== Data records ==
===== src/rtl/hazard_stall_ctrl_if.sv =====
// hazard_stall_ctrl_if
// Bundles the hazard-detector side and the pipeline-control side of the
// stall/flush controller.
//   master : hazard detector / pipeline (drives requests, receives controls)
//   slave  : hazard_stall_ctrl (receives requests, drives controls)
// Signals:
//   hold_req[NREG]     stage s cannot advance this cycle (level)
//   ld_stall_cnt[CNT_W] counted-stall length for the decode stage, 0 = none
//   redirect           taken control transfer from the redirect stage
//   pc_en, reg_en, reg_flush  pipeline controls (flush overrides enable)
//   redirect_ack       redirect accepted this cycle
//   cnt_busy           counted stall in progress (controller state visible)
// Handshake: redirect behaves as a valid and redirect_ack as its ready; the
// source keeps redirect asserted and unchanged until it sees redirect_ack
// high in the same cycle, and the transfer completes on that clock edge.
interface hazard_stall_ctrl_if #(
  parameter int NREG  = 4,
  parameter int CNT_W = 3
);
  logic [NREG-1:0]  hold_req;
  logic [CNT_W-1:0] ld_stall_cnt;
  logic             redirect;
  logic             pc_en;
  logic [NREG-1:0]  reg_en;
  logic [NREG-1:0]  reg_flush;
  logic             redirect_ack;
  logic             cnt_busy;

  modport master (
    output hold_req, ld_stall_cnt, redirect,
    input  pc_en, reg_en, reg_flush, redirect_ack, cnt_busy
  );

  modport slave (
    input  hold_req, ld_stall_cnt, redirect,
    output pc_en, reg_en, reg_flush, redirect_ack, cnt_busy
  );
endinterface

== About this task ==
Transcribe the data. Leave every line exactly as it is.

== Response ==
===== src/rtl/hazard_stall_ctrl_if.sv =====
// hazard_stall_ctrl_if
// Bundles the hazard-detector side and the pipeline-control side of the
// stall/flush controller.
//   master : hazard detector / pipeline (drives requests, receives controls)
//   slave  : hazard_stall_ctrl (receives requests, drives controls)
// Signals:
//   hold_req[NREG]     stage s cannot advance this cycle (level)
//   ld_stall_cnt[CNT_W] counted-stall length for the decode stage, 0 = none
//   redirect           taken control transfer from the redirect stage
//   pc_en, reg_en, reg_flush  pipeline controls (flush overrides enable)
//   redirect_ack       redirect accepted this cycle
//   cnt_busy           counted stall in progress (controller state visible)
// Handshake: redirect behaves as a valid and redirect_ack as its ready; the
// source keeps redirect asserted and unchanged until it sees redirect_ack
// high in the same cycle, and the transfer completes on that clock edge.
interface hazard_stall_ctrl_if #(
  parameter int NREG  = 4,
  parameter int CNT_W = 3
);
  logic [NREG-1:0]  hold_req;
  logic [CNT_W-1:0] ld_stall_cnt;
  logic             redirect;
  logic             pc_en;
  logic [NREG-1:0]  reg_en;
  logic [NREG-1:0]  reg_flush;
  logic             redirect_ack;
  logic             cnt_busy;

  modport master (
    output hold_req, ld_stall_cnt, redirect,
    input  pc_en, reg_en, reg_flush, redirect_ack, cnt_busy
  );

  modport slave (
    input  hold_req, ld_stall_cnt, redirect,
    output pc_en, reg_en, reg_flush, redirect_ack, cnt_busy
  );
endinterface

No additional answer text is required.